### Multi-class Sentiment Analyisis using `FastText`.

Up to now we have been classifying text with two outcomes either positive or otherwise. In this Notebook we are going to take it futher and be able to classify multiclass text.
When we have more than 2 examples, our output must be a $C$ dimensional vector, where $C$ is the number of classes.
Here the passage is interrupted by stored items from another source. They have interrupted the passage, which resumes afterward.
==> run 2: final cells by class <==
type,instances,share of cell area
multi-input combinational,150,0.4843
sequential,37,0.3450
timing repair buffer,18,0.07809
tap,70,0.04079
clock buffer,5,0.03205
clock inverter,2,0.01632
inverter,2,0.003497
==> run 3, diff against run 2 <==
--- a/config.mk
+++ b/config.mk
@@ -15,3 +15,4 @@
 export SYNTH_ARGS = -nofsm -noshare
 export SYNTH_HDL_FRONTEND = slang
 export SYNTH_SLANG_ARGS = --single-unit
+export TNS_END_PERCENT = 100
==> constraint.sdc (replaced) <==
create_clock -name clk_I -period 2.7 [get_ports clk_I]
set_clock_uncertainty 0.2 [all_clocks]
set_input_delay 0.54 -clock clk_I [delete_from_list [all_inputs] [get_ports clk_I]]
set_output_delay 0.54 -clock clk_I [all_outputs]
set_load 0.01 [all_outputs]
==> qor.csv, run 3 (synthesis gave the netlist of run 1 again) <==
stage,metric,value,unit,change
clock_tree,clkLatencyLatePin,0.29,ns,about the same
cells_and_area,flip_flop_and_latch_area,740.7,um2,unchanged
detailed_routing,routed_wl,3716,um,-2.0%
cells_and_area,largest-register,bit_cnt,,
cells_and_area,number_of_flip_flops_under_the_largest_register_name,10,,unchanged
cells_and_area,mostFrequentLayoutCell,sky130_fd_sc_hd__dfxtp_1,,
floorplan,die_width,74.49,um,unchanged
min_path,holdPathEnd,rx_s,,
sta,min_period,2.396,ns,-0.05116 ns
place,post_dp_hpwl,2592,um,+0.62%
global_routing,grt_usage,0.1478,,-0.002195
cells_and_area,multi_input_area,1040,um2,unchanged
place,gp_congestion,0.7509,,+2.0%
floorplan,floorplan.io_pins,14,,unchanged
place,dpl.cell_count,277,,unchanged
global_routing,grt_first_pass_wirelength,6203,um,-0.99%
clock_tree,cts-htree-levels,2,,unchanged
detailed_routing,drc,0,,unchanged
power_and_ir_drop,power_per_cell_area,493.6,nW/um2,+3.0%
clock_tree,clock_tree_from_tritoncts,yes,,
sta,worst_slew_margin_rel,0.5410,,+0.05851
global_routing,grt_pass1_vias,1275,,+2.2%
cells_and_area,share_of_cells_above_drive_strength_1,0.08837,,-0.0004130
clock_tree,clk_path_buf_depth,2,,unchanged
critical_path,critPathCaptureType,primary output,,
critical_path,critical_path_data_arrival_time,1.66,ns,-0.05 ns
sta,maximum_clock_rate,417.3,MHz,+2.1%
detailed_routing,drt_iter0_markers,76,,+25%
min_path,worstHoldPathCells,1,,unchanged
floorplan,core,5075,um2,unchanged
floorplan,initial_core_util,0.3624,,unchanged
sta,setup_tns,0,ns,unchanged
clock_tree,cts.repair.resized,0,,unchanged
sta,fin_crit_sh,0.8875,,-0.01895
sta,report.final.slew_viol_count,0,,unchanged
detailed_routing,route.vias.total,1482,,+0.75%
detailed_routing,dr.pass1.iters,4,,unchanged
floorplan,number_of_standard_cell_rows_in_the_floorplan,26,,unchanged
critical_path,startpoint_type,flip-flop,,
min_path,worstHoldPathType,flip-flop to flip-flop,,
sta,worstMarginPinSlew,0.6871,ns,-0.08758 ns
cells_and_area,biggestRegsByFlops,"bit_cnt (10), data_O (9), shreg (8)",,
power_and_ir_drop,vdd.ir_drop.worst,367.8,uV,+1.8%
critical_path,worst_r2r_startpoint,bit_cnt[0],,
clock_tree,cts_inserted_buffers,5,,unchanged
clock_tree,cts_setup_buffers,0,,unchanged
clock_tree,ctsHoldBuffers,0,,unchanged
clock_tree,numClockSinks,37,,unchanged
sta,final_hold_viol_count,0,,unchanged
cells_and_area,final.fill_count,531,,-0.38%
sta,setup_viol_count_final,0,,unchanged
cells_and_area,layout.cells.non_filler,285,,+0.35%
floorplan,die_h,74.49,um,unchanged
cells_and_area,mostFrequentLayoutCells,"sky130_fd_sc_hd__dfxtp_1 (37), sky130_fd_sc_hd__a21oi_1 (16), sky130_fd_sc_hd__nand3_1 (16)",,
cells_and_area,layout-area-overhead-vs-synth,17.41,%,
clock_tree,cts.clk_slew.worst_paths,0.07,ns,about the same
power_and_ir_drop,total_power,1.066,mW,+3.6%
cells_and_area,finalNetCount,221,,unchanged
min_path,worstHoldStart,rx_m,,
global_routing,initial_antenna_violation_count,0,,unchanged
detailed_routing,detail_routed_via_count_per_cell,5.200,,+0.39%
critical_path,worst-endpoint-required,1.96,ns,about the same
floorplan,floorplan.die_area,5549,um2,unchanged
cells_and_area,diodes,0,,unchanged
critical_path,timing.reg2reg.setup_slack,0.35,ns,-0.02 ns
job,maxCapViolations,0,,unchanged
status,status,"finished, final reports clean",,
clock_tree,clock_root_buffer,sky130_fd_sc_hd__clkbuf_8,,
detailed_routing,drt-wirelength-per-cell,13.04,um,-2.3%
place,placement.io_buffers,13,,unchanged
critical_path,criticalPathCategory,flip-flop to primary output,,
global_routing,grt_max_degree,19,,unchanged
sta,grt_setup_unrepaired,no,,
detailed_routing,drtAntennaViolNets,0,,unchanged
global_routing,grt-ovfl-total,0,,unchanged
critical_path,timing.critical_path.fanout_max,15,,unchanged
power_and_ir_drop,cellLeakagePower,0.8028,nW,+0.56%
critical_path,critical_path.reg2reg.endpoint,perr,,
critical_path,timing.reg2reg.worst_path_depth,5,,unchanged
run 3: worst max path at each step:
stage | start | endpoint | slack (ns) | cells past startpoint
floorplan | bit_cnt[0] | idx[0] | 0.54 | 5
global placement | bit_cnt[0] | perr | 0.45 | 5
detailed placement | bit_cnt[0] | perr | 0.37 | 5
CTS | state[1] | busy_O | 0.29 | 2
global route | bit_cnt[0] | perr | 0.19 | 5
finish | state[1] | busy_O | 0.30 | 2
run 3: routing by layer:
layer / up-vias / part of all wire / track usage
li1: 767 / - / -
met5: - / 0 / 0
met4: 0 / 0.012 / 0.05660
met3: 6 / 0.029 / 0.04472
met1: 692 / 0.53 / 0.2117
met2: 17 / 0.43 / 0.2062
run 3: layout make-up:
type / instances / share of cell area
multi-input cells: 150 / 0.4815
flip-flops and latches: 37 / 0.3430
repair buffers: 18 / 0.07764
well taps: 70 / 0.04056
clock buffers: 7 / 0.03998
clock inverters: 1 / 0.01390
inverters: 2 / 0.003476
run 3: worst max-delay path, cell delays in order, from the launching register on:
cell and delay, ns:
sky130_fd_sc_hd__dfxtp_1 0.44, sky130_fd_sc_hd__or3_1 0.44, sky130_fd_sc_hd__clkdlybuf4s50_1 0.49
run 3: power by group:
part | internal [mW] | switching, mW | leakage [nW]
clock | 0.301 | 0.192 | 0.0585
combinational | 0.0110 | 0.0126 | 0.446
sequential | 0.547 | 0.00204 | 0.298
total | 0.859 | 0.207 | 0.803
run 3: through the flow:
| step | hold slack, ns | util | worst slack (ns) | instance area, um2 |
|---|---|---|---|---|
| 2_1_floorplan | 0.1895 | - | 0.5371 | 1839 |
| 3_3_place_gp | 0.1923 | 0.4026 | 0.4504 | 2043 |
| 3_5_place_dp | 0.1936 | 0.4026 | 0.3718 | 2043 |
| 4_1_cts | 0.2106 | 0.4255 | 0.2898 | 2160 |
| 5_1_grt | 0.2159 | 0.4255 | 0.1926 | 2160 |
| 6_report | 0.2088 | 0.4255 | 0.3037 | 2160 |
File: config.mk
export PLATFORM = sky130hd
export DESIGN_NAME = ov7670_capture_scaler
export DESIGN_NICKNAME = d
export VERILOG_FILES = /design/src/rtl/ov7670_capture_scaler.sv
export SDC_FILE = /design/constraint.sdc
export NUM_CORES = 1
export LEC_CHECK = 0
export CORE_MARGIN = 3
export CORE_UTILIZATION = 45
export DETAILED_ROUTE_END_ITERATION = 12
export PLACE_DENSITY = 0.62
export SLEW_MARGIN = 20
export SYNTH_ARGS = -nofsm -noshare
export SYNTH_HDL_FRONTEND = slang
export SYNTH_SLANG_ARGS = --single-unit
File: constraint.sdc
create_clock -name clk -period 7.1 [get_ports clk]
set_input_delay 1.065 -clock clk [delete_from_list [all_inputs] [get_ports clk]]
set_output_delay 1.065 -clock clk [all_outputs]
set_load 0.1 [all_outputs]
We are going to use the dataset with **6** (TREC dataset) classes it's a dataset of questions and the task is to classify what category the question belongs to. We do not need to set the dtype in the ``LABEL`` field. When doing a ``mutli-class`` problem, PyTorch expects the labels to be numericalized **LongTensors**.
The fine_grained argument allows us to use the fine-grained labels (of which there are 50 classes) or not (in which case they'll be 6 classes). You can change this how you please.

In [1]:
import torch
from torchtext.legacy import data, datasets
import numpy as np
import random

In [2]:
SEED = 42
random.seed(SEED)
torch.manual_seed(SEED)
np.random.seed(SEED)
torch.backends.cudnn.deterministic = True

device = torch.device('cuda' if torch.cuda.is_available() else 'cpu')


### FastTex.
One of the key concepts in the FastText paper is that they calculate the ``n-grams`` of an input sentence and append them to the end of a sentence. Here, we'll use ``tri-grams``.

We are going to create a ``generate_ngrams`` function takes a sentence that has already been tokenized, calculates the bi-grams and appends them to the end of the tokenized list.

We are going to modify our `generate_bigrams` function from [this](https://github.com/CrispenGari/PyTorch-Python/blob/main/09_TorchText/02_Sentiment_Analyisis_Series/03_Faster_Sentiment_Analyisis.ipynb) notebook so that it will be a generic function that will generate, `n-grams` pairs.

In [7]:
def generate_ngrams(x, n=2):
  n_grams = set(zip(*[x[i:] for i in range(n)]))
  for n_gram in n_grams:
      x.append(' '.join(n_gram))
  return x
generate_ngrams(['This', 'film', 'is', 'terrible'], 3)

['This', 'film', 'is', 'terrible', 'This film is', 'film is terrible']

In [8]:
TEXT = data.Field(tokenize="spacy", 
                  tokenizer_language="en_core_web_sm",
                  preprocessing = generate_ngrams
                  )
LABEL = data.LabelField()

In [9]:
train_data, test_data = datasets.TREC.splits(TEXT, LABEL, fine_grained=False)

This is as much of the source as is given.